IBM Releases CodeNet Dataset For AI Coding

IBM has launched Project CodeNet, a dataset geared toward educating AI to translate code from one programming language to a different. The dataset consists of 14 million code samples, made up of round 500 million traces of code in 55 programming languages, starting from C++, Java, Python, and Go to Cobol, Pascal, and Fortran.

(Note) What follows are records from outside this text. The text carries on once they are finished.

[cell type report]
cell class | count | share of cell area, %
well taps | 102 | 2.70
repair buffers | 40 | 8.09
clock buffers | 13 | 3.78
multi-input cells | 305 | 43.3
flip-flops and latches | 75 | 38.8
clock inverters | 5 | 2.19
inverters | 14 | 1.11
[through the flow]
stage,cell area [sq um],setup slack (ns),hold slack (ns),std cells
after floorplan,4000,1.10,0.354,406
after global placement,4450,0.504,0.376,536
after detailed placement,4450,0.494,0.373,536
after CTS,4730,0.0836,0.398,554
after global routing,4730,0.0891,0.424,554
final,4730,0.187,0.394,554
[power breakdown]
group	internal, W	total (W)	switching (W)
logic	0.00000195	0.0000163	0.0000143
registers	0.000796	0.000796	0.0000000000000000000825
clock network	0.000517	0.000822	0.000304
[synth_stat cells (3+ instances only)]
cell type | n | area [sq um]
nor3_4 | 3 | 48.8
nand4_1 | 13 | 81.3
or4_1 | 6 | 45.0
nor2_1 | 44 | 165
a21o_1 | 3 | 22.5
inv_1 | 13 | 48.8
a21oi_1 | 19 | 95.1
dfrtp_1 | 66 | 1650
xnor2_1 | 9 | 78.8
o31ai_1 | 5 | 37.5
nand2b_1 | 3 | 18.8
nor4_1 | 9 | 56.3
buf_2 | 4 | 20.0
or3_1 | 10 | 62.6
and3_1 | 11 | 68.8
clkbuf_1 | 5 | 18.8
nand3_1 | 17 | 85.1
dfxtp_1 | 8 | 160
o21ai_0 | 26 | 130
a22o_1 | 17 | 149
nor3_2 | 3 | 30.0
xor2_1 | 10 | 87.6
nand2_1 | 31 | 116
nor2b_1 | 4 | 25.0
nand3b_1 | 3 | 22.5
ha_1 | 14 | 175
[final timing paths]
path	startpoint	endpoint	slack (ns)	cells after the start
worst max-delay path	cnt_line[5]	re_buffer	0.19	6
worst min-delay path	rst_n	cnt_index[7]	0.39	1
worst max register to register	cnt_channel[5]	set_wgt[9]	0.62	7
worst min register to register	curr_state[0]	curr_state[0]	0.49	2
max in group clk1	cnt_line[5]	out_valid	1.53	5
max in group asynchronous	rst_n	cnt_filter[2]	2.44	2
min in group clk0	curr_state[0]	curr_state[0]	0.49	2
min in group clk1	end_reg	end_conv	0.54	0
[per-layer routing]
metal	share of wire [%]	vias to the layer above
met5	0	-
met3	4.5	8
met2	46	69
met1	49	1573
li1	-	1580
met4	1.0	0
==> design/flow/constraint.sdc <==
current_design CONTROLLER_SOFT_MAX

set clk_period 2.2
set clk_io_pct 0.2

create_clock -name clk0 -period $clk_period [get_ports {clk}]

set non_clock_inputs [all_inputs -no_clocks]
set_input_delay [expr $clk_period * $clk_io_pct] -clock clk0 $non_clock_inputs
set_output_delay [expr $clk_period * $clk_io_pct] -clock clk0 [all_outputs]
==> design/flow/config.mk <==
export PLATFORM = sky130hd
export DESIGN_NAME = CONTROLLER_SOFT_MAX
export DESIGN_NICKNAME = CONTROLLER_SOFT_MAX
export VERILOG_FILES = /design/flow/design.v
export SDC_FILE = /design/flow/constraint.sdc
export NUM_CORES = 4
export LEC_CHECK = 1
export CORE_AREA = 10 10 93 93
export DIE_AREA = 0 0 103 103
==> design/flow/run.sh <==
#!/bin/bash
# OpenROAD 26Q1-2900-gdf79404cd8, Yosys 0.63+post, stock flow scripts
make -C /OpenROAD-flow-scripts/flow DESIGN_CONFIG=/design/flow/config.mk WORK_HOME=/design/flow/orfs finish
module IFM_BUFF #(parameter DATA_WIDTH = 8) (
		input clk
	 ,input rst_n
	 ,input set_ifm
	 ,input  [DATA_WIDTH-1:0] ifm_in
	 ,output [DATA_WIDTH-1:0] ifm_out
	 );
	reg [DATA_WIDTH-1:0] ifm;
	always @(posedge clk or negedge rst_n) begin
		if(!rst_n) begin
			ifm <= 0;
		end
		else if(set_ifm) begin
			ifm <= ifm_in;
		end
		else begin
			ifm <= ifm;
		end
  end
	assign ifm_out = ifm;
endmodule
module PE #(parameter WEIGHT_WIDTH = 8, IFM_WIDTH = 8, PSUM_WIDTH = 16, POOLING = 0)(
    clk,
    rst_n,
    set_reg,
		ifm,
		wgt,
		psum_in,
		psum_out
		);
	input clk    ;  
	input rst_n  ;
	input set_reg;
	input  signed [IFM_WIDTH-1:0   ] ifm      ;
	input  signed [WEIGHT_WIDTH-1:0] wgt      ;
	input  signed [PSUM_WIDTH-1:0  ] psum_in  ;
	output signed [PSUM_WIDTH-1:0  ] psum_out ;
	reg  signed [PSUM_WIDTH-1:0] psum         ;
	wire signed	[PSUM_WIDTH-1:0] product			;
	qmult #(
		 .Q_a(12)
		,.N_a(IFM_WIDTH)
		,.Q_b(12)
		,.N_b(WEIGHT_WIDTH)
		,.Q_q(12)
		,.N_q(PSUM_WIDTH)	
	) mult
	(
		 .a(ifm)
		,.b(wgt)
		,.q_result(product)
	);
  always @(posedge clk or negedge rst_n)
  begin
    if (!rst_n)
      psum <= 0;
    else 
    begin
      if (set_reg)
      begin
        if (POOLING)
          psum <= (ifm > psum_in) ? ifm : psum_in;
        else
          psum <= product + psum_in;
      end
      else
        psum <= psum;
    end
  end
	assign psum_out = psum;
endmodule
==> /design/flow/design.v <==
module LED_blinker
	#(
		parameter c_max_count_1Hz = 25_000_000,
		parameter c_max_count_5Hz = 10_000_000,
		parameter c_max_count_10Hz = 5_000_000,
		parameter c_max_count_20Hz = 2_500_000
	)
	(
		input 	i_clk,
		input 	i_enable,
		input 	i_select0,
		input 	i_select1,
		output 	o_led
	);
	reg [31:0] r_count = 0;
	reg r_toggle = 1'b0;
	wire [31:0] w_current_max_count;
	always @ (posedge i_clk) begin		
		if(r_count < w_current_max_count-1) begin
			r_count <= r_count + 1;
		end else begin
			r_toggle <= !r_toggle;
			r_count <= 0;
		end
	end
	assign w_current_max_count = i_select1 ? (i_select0 ? c_max_count_20Hz : c_max_count_10Hz) : (i_select0 ? c_max_count_5Hz : c_max_count_1Hz);
	assign o_led = r_toggle & i_enable;
endmodule
module synchronizer 
#(
	c_N = 1
)
(
	input 					i_clk,
	input						i_reset,
	input		[c_N-1:0]	i_D,
	output	[c_N-1:0]	o_Q
);
	reg [c_N-1:0] reg1;
	reg [c_N-1:0] reg2;
	always @ (posedge i_clk or posedge i_reset) begin
		if (i_reset == 1'b1) begin
			reg1 <= 0;
			reg2 <= 0;
		end else begin
			reg1	<= i_D;
			reg2	<= reg1;
		end
	end
	assign o_Q = reg2;
endmodule
module top_level 
	(
		input			 	MAX10_CLK1_50,
		input		[9:0] SW,
		output 	[9:0] LEDR
	);
	wire w_led_state;
	wire [2:0] w_clean_sw;
	synchronizer #(.c_N(3))
		switch_synchronizer
		(
			.i_clk(MAX10_CLK1_50),
			.i_reset(1'b0),
			.i_D(SW[2:0]),
			.o_Q(w_clean_sw)
		);
	LED_blinker blinker_ins0
		(
			.i_clk		(MAX10_CLK1_50),
			.i_enable	(w_clean_sw[2]),
			.i_select0	(w_clean_sw[0]),
			.i_select1	(w_clean_sw[1]),
			.o_led		(w_led_state)
		);
	assign LEDR = {10{w_led_state}};
endmodule
==> /design/flow/run.sh <==
#!/bin/bash
# OpenROAD 26Q1-2900-gdf79404cd8, Yosys 0.63+post, stock flow scripts
make -C /OpenROAD-flow-scripts/flow DESIGN_CONFIG=/design/flow/config.mk WORK_HOME=/design/flow/orfs finish
==> /design/flow/config.mk <==
export PLATFORM = sky130hd
export DESIGN_NAME = top_level
export DESIGN_NICKNAME = top_level
export VERILOG_FILES = /design/flow/design.v
export SDC_FILE = /design/flow/constraint.sdc
export NUM_CORES = 4
export LEC_CHECK = 1
export CORE_UTILIZATION = 40
==> /design/flow/constraint.sdc <==
current_design top_level

set clk_period 4.3
set clk_io_pct 0.2

create_clock -name clk0 -period $clk_period [get_ports {MAX10_CLK1_50}]

set non_clock_inputs [all_inputs -no_clocks]
set_input_delay [expr $clk_period * $clk_io_pct] -clock clk0 $non_clock_inputs
set_output_delay [expr $clk_period * $clk_io_pct] -clock clk0 [all_outputs]
==> flow_metrics.env <==
# yosys + openroad results
export IMPL_outcome="completed"
export IMPL_dr_pass1_iters=4
export IMPL_port_buffers=13
export IMPL_fp_utilization=0.418
export IMPL_routed_wirelength_um=4310
export IMPL_cts_root_buf="clkbuf_8"
export IMPL_final_cells=348
export IMPL_cpMostUsedCell="ha_1"
export IMPL_synth_flops=39
export IMPL_crit_type="register to register"
export IMPL_area_growth_pct=9.41
export IMPL_ys_cells=263
export IMPL_wl_met2_um=1820
export IMPL_reg2reg_to="blinker_ins0.r_toggle"
export IMPL_period_needed_ps=3530
export IMPL_syn_avg_cell_area_um2=9.46
export IMPL_final_layout_top_logic_cell="dfxtp_1"
export IMPL_io_pins=21
export IMPL_rrSetupSlack_ps=770
export IMPL_die_h_um=80.9
export IMPL_ant_nets=0
export IMPL_overflow=0
export IMPL_maxSlewViolCount=0
export IMPL_post_cts_buffers=0
export IMPL_cts_buffers=5
export IMPL_wl_per_cell_um=12.4
export IMPL_cts_hold_buf=0
export IMPL_first_iter_violations=69
export IMPL_final_cell_mix="dfxtp_1, ha_1, nor3_1"
export IMPL_path_cells="inv_1 > ha_1 > nand2_1 > or4_1 > xnor2_1 > ha_1 > nand4_1 > o221ai_1 > o21ai_0 > o211ai_2 > or2_2"
export IMPL_post_place_cells=340
export IMPL_min_path_type="register to register"
export IMPL_post_route_period_util=0.822
export IMPL_synthArstFlopShare=0
export IMPL_path_max_fanout=15
export IMPL_drive_gt1_frac=0.0989
export IMPL_fin_setup_tns_ps=0
export IMPL_ys_flop_type="dfxtp_1"
export IMPL_avgViaCountPerCell=5.10
export IMPL_grt_pass1_vias=1646
export IMPL_finalSetupViolations=0
export IMPL_synthCells=263
export IMPL_core_area_um2=5960
export IMPL_endpoint="blinker_ins0.r_toggle"
export IMPL_cp_start_kind="register"
export IMPL_post_cts_resize_count=0
export IMPL_place_hpwl_um=3090
export IMPL_vias=1776
export IMPL_final_hold_viol_count=0
export IMPL_power_density_nw_per_um2=401
export IMPL_clock_latency_ps=290
export IMPL_edf_count=1
export IMPL_rsz0062_at_grt="no"
export IMPL_p_leak_uw=0.00120
export IMPL_met1_length_um=2320
export IMPL_highest_layer="met4"
export IMPL_cpPeakStageDelay_ps=520
export IMPL_cts_max_level=2
export IMPL_min_path_cells=0
export IMPL_die_w_um=80.9
export IMPL_r2r_start="switch_synchronizer.reg2[0]"
export IMPL_tightest_slew_ps=800
export IMPL_cp_startpoint="switch_synchronizer.reg2[0]"
export IMPL_grt_pass1_wl_um=7650
export IMPL_gp_congestion=0.844
export IMPL_die_area_um2=6540
export IMPL_drv_cap=0
export IMPL_slew_headroom=0.465
export IMPL_synth_distinct_cells=39
export IMPL_critical_path_arrival_ps=3590
export IMPL_ctsLongestPathBuffers=2
export IMPL_ir_drop_uv=279
export IMPL_wl_met3_um=121
export IMPL_clkSinkCount=39
export IMPL_syn_cell_area_um2=2490
export IMPL_hold_worst_slack_ps=329
export IMPL_drc_errors=0
export IMPL_synth_seq_share=0.318
export IMPL_critPathRequiredTime_ps=4350
export IMPL_warning_count=39
export IMPL_grt_start_max_net_pins=20
export IMPL_num_antenna_cells=0
export IMPL_finalClockSkew_ps=9.01
export IMPL_synth_warning_count=2
export IMPL_rows=28
export IMPL_rr_worst_depth=11
export IMPL_yosysChipArea_um2=2490
export IMPL_grt_usage=0.151
export IMPL_slowest_stage="dfxtp_1"
export IMPL_cp_end_kind="register"
export IMPL_antenna_found_initial=0
export IMPL_clock_fmax_mhz=283
export IMPL_cts_tree="built"
export IMPL_clkTransAtPathRegs_ps=80
==> ./run.sh <==
#!/bin/bash
# OpenROAD 26Q1-2900-gdf79404cd8, Yosys 0.63+post, stock flow scripts
make -C /OpenROAD-flow-scripts/flow DESIGN_CONFIG=/design/flow/config.mk WORK_HOME=/design/flow/orfs finish
==> ./config.mk <==
export PLATFORM = sky130hd
export DESIGN_NAME = BCD
export DESIGN_NICKNAME = BCD
export VERILOG_FILES = /design/flow/design.v
export SDC_FILE = /design/flow/constraint.sdc
export NUM_CORES = 4
export LEC_CHECK = 1
export CORE_AREA = 10 10 70 70
export DIE_AREA = 0 0 80 80
==> ./constraint.sdc <==
current_design BCD

set clk_period 1.1
set clk_io_pct 0.2

create_clock -name clk0 -period $clk_period [get_ports {clk}]

set non_clock_inputs [all_inputs -no_clocks]
set_input_delay [expr $clk_period * $clk_io_pct] -clock clk0 $non_clock_inputs
set_output_delay [expr $clk_period * $clk_io_pct] -clock clk0 [all_outputs]
==> ./run.sh <==
#!/bin/bash
# OpenROAD 26Q1-2900-gdf79404cd8, Yosys 0.63+post, stock flow scripts
make -C /OpenROAD-flow-scripts/flow DESIGN_CONFIG=/design/flow/config.mk WORK_HOME=/design/flow/orfs finish
==> ./design.v <==
`timescale 1ns/1ps
module LogisimClockComponent( ClockTick,
                              GlobalClock,
                              ClockBus);
   parameter NrOfBits = 1;
   parameter LowTicks = 1;
   parameter HighTicks = 1;
   input  ClockTick;
   input  GlobalClock;
   output[4:0] ClockBus;
   wire s_counter_is_zero;
   wire[NrOfBits-1:0] s_counter_next;
   reg[NrOfBits-1:0] s_counter_reg;
   reg s_derived_clock_reg;
   reg[3:0] s_output_regs;
   assign ClockBus = {GlobalClock,s_output_regs};
   always @(posedge GlobalClock)
   begin
      s_output_regs[0] <= s_derived_clock_reg;
      s_output_regs[1] <= ~s_derived_clock_reg;
      s_output_regs[2] <= ~s_derived_clock_reg & ClockTick & s_counter_is_zero;
      s_output_regs[3] <= s_derived_clock_reg & ClockTick & s_counter_is_zero;
   end
   assign s_counter_is_zero = (s_counter_reg == 0) ? 1'b1 : 1'b0;
   assign s_counter_next = (s_counter_is_zero == 1'b0) ? s_counter_reg - 1 :
                           (s_derived_clock_reg == 1'b1) ? LowTicks - 1 :
                                                           HighTicks - 1;
   initial
   begin
      s_output_regs = 0;
      s_derived_clock_reg = 0;
      s_counter_reg = 0;
   end
   always @(posedge GlobalClock)
   begin
      if (s_counter_is_zero & ClockTick)
      begin
         s_derived_clock_reg <= ~s_derived_clock_reg;
      end
   end
   always @(posedge GlobalClock)
   begin
      if (ClockTick)
      begin
         s_counter_reg <= s_counter_next;
      end
   end
endmodule
`timescale 1ns/1ps
module LogisimTickGenerator( FPGAClock,
                             FPGATick);
   parameter NrOfBits = 1;
   parameter ReloadValue = 1;
   input  FPGAClock;
   output FPGATick;
   wire[NrOfBits-1:0] s_count_next;
   wire s_tick_next;
   reg[NrOfBits-1:0] s_count_reg;
   reg s_tick_reg;
   assign FPGATick = s_tick_reg;
   assign s_tick_next  = (s_count_reg == 0) ? 1'b1 : 1'b0;
   assign s_count_next = (s_count_reg == 0) ? ReloadValue-1 : s_count_reg-1;
   initial
   begin
      s_count_reg = 0;
      s_tick_reg  = 1'b0;
   end
   always @(posedge FPGAClock)
   begin
       s_count_reg <= s_count_next;
       s_tick_reg  <= s_tick_next;
   end
endmodule
`timescale 1ns/1ps
module vga_ToplevelShell(
    input wire FPGA_GlobalClock,
    output wire [11:0] rgb,
    output wire hsync,
    output wire vsync
);
   wire s_FPGA_Tick;
   wire [8:0]addr;
   wire[4:0] s_LOGISIM_CLOCK_TREE_0;
   LogisimTickGenerator #(.NrOfBits(32),
                          .ReloadValue(2))
      LogisimTickGenerator_0 (.FPGAClock(FPGA_GlobalClock),
                              .FPGATick(s_FPGA_Tick));
   LogisimClockComponent #(.HighTicks(1),
                           .LowTicks(1),
                           .NrOfBits(1))
      CLOCKGEN_0 (.ClockBus(s_LOGISIM_CLOCK_TREE_0),
                  .ClockTick(s_FPGA_Tick),
                  .GlobalClock(FPGA_GlobalClock));
    vga_controller vga_ctrl_top(
        .clk_25mhz(s_LOGISIM_CLOCK_TREE_0[0]),
        .reset(1'b1),
        .bitin(1'b1),
        .hsync(hsync),
        .vsync(vsync),
        .rgb(rgb)
    );
endmodule
module vga_controller (
    input wire clk_25mhz,
    input wire reset,
    input wire bitin,
    output wire hsync,
    output wire vsync,
    output wire [11:0] rgb
);
    reg [11:0] dinb;
    wire [9:0] pixel_x;
    wire [9:0] pixel_y;
    wire [8:0] vaddr;
    assign rgb = dinb;
    always @(posedge clk_25mhz) begin
        if(vaddr[0])
            dinb <= 12'h0ff;
        else
            dinb <= 12'h000;
    end
    vga_counter videocount (
        .clk(clk_25mhz),
        .rst(reset),
        .hcnt(pixel_x),
        .vcnt(pixel_y)
    );
    vga_sync videosync(
        .clk(clk_25mhz),
        .rst(reset),
        .hcnt(pixel_x),
        .vcnt(pixel_y),
        .hsync(hsync),
        .vsync(vsync),
        .addr(vaddr)
    );
endmodule    
module vga_counter (
    input               clk,
    input               rst,
    output reg[9:0]     hcnt,
    output reg[9:0]     vcnt
);
    always @(posedge clk) begin
        if (rst == 1'b0) begin
            hcnt <= 0;
            vcnt <= 0;
        end
        else begin
            if (hcnt < 799)
                hcnt <= hcnt + 1;
            else begin
                hcnt <= 0;
                if (vcnt < 520)
                    vcnt <= vcnt + 1;
                else
                    vcnt <= 0;
            end
        end
    end
endmodule
module vga_sync (
    input               clk,
    input               rst,
    input   [9:0]       hcnt,
    input   [9:0]       vcnt,
    output reg          hsync,
    output reg          vsync,
    output reg [8:0]   addr
);
    always @(posedge clk) begin
        if (hcnt > 95)
            hsync <= 1;
        else
            hsync <= 0;
    end
    always @(posedge clk) begin
        if (vcnt > 1)
            vsync <= 1;
        else
            vsync <= 0;
    end
    always @(posedge clk) begin
        if((rst == 1'b0) | (vcnt < 31)) begin
            addr <= 9'h000;
        end
        else if ((vcnt >= 143) & (vcnt <= 398) & (hcnt >= 400) & (hcnt <= 527) & (hcnt[2:0] == 3'b111))
            if (addr >= 511) begin
                addr <= 9'h000;
            end
            else if (hcnt == 527 & !(vcnt[2:0] == 3'b111)) begin
                addr <= addr - 15;
            end
            else begin
                addr <= addr + 1;
            end
    end
endmodule
==> ./config.mk <==
export PLATFORM = sky130hd
export DESIGN_NAME = vga_ToplevelShell
export DESIGN_NICKNAME = vga_ToplevelShell
export VERILOG_FILES = /design/flow/design.v
export SDC_FILE = /design/flow/constraint.sdc
export NUM_CORES = 4
export LEC_CHECK = 1
export CORE_UTILIZATION = 50
==> ./constraint.sdc <==
current_design vga_ToplevelShell

set clk_period 11.0
set clk_io_pct 0.2

create_clock -name clk0 -period $clk_period [get_ports {FPGA_GlobalClock}]

set non_clock_inputs [all_inputs -no_clocks]
set_input_delay [expr $clk_period * $clk_io_pct] -clock clk0 $non_clock_inputs
set_output_delay [expr $clk_period * $clk_io_pct] -clock clk0 [all_outputs]
==> results.txt <==
Flow results.

- The detailed router's first-iteration violation count is 31.
- The leakage component of the power was reported as 1.297 nW.
- The transition time of the tightest slew-check pin is 0.9012 ns.
- The power report shows net switching accounting for 20.16% of the total.
- The number of buffers inserted by post-CTS setup repair is 0.
- After layout, the design draws a total of 218.3 uW.
- For the worst reg-to-reg path, the startpoint reported by OpenROAD is LogisimTickGenerator_0.s_count_reg[23].
- The global-route total usage across every layer is 16.38%.
- The final cell count without fillers is 441.
- The share of flip-flops with an asynchronous set or reset after synthesis is 0%.
- The terminus of the critical flop-to-flop path is LogisimTickGenerator_0.s_count_reg[31].
- The internal portion of the total power is 174.3 uW.
- The run finished with clean final reports.
- The number of design rule violations left after detail routing is 0.
- The number of buffers on the longest clock path is 2.
- The finished layout cell area is 0.003512 mm2.
- The endpoint of the worst setup timing path is LogisimTickGenerator_0.s_count_reg[31].
- The path class of the lowest-slack min-delay path is flop to flop.
- 15 I/O pins were placed.
- The total of flip-flops plus latches after synthesis is 68.
- The netlist area before placement is 0.003321 mm2.
- The minimum clock period is 2.386 ns.
- The clock skew is 0.005905 ns.
- In this run, synthesis inferred 12 flip-flops with an integrated enable.
- The global placement routability congestion is 0.8177.
- The number of antenna violations at the first check in global routing was 0.
- The worst setup path startpoint is LogisimTickGenerator_0.s_count_reg[23].
- The number of failing hold endpoints at the final stage is 0.
- The number of search-and-repair iterations in the first detailed-routing pass is 3.
- The timer found 32 register pins that no clock reaches; their paths are not timed.
- The net switching power in the latest report is 43.99 uW.
- The power share of the combinational group is 0%.
- The tool warning count for the run is 30.
- The required time at the endpoint of the critical path is 11.18 ns.
- Derived from the worst setup path, the maximum achievable clock frequency is 0.4192 GHz.
- The vertical die dimension reported for this design is 83.50 um.
- The synth_stat.txt file lists the number of cells as 360.
- Before placement the cells fill 52.00% of the core.
- Once detailed placement completed, the half-perimeter wirelength came to 3788 um.
- Once the clock tree was built, the resizer swapped 0 gates to a different size.
- The count of nets left with antenna violations once routing finished came out at 0.
- According to the floorplan report, the die width is 83.50 um.
- The mean area per synthesized cell is 9.224 um2.
- The total of fill cells in the finished design is 584.
- Looking at the clock tree report, the root buffer type is sky130_fd_sc_hd__clkbuf_8.
- The tally of buffers added on design ports is 10.
- The count of standard-cell rows is 29.
- After synthesis, flip-flops and latches occupy 44.61% of the total area.
- The final critical path takes up 21.69% of the cycle.
- The final routed wire length divided by cell count is 11.92 um.
- The H-tree was split into 2 levels.
- The routed design ends up with an antenna cell count of 0.
- Summed over all layers, the routed wires come to 5255 um.
- The max capacitance violation total is 0.
- The analysis reports a worst IR drop on VDD of 0.1078 mV.
- The proportion of power drawn by the clock network is 39.8%.
- The final timing report lists a max-slew violation count of 0.
- Per the summary, power density relative to cell area is 62.14 mW/mm2.
- The core footprint is 0.006386 mm2.
- The total die size is 0.006971 mm2.
- The count of cells along the worst register-to-register path is 5.
- The type of the setup path with the least slack is flop to flop.
- Headroom to the max-slew limit came out at 39.56%.
- The final setup TNS is 0 ns.
- The total via count in the routed design is 2,356.
- For this run, the number of Yosys warnings is 5.
- Including well taps, the total number of placed cells is 433.
- At the worst endpoint, the arrival time is 2.56 ns.
- The number of unconstrained endpoints is 52.
- The cell count after synthesis came out at 360.
- The type of destination of the critical path is a flop.
- The worst register-to-register path has a setup slack of 8.61 ns.
- The commonest register cell is sky130_fd_sc_hd__dfxtp_1.
- The clock network latency to the later pin of the worst-skew pair is 0.28 ns.
- The largest net degree at the start of global routing is 31.
- TritonCTS built the clock tree.
- The clock buffer count from CTS is 5.
- Between the synthesized netlist and the finished layout, the area growth was recorded as 5.765%.
- In this run, post-CTS hold repair placed 0 buffers.
- The vias per cell is 5.342.
- The worst hold-check slack is 0.3779 ns.
- The number of flip-flops in the largest register is 32.
- The final timing report counts setup violations totalling 0.
- In the CTS report, the clock slew at the register clock pins of the worst setup and hold paths is listed as 0.07 ns.
- The total congestion overflow is 0.
- STA classifies the critical path startpoint as a flop.
- The placement stage leaves a total instance area of 0.003430 mm2.
- In the final layout, the share of cells above drive strength 1 is 4.945%.
- The number of distinct library cells after synthesis is 46.
- Setup repair after global routing left no endpoint under its margin.
- The first-pass GRT wire length is 9522 um.
- The summed standard-cell area reported by yosys is 0.003321 mm2.
- The share of power burned in registers is 60.2%.
- The via count of the first global-routing pass is 2,146.
- The launch point of the worst hold path is CLOCKGEN_0.s_derived_clock_reg.
- The maximum net fanout on the critical path is 5.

IBM Research says Project CodeNet can be utilized to coach machine studying fashions to translate code. The code samples have been taken from entries to open programming competitions, and IBM says that over 90 % of the code samples include an outline of what the code does, together with a concise downside assertion, specification of the enter format, and the output format.


The builders say that for over half of the coding issues they’ve additionally obtained pattern enter and output from the issue description, which they are saying is essential to figuring out equivalence of two code samples in several languages, and which may drive reinforcement studying strategies for code translation. The samples additionally embody data such because the code dimension, reminiscence footprint, CPU run time, and standing, which signifies acceptance or error sorts.

The IBM staff estimates that automated rule-based techniques might be profitable in translating someplace between 50 to 60 % of a program into one other programming language, leaving the rest to be translated manually, involving advanced guidelines.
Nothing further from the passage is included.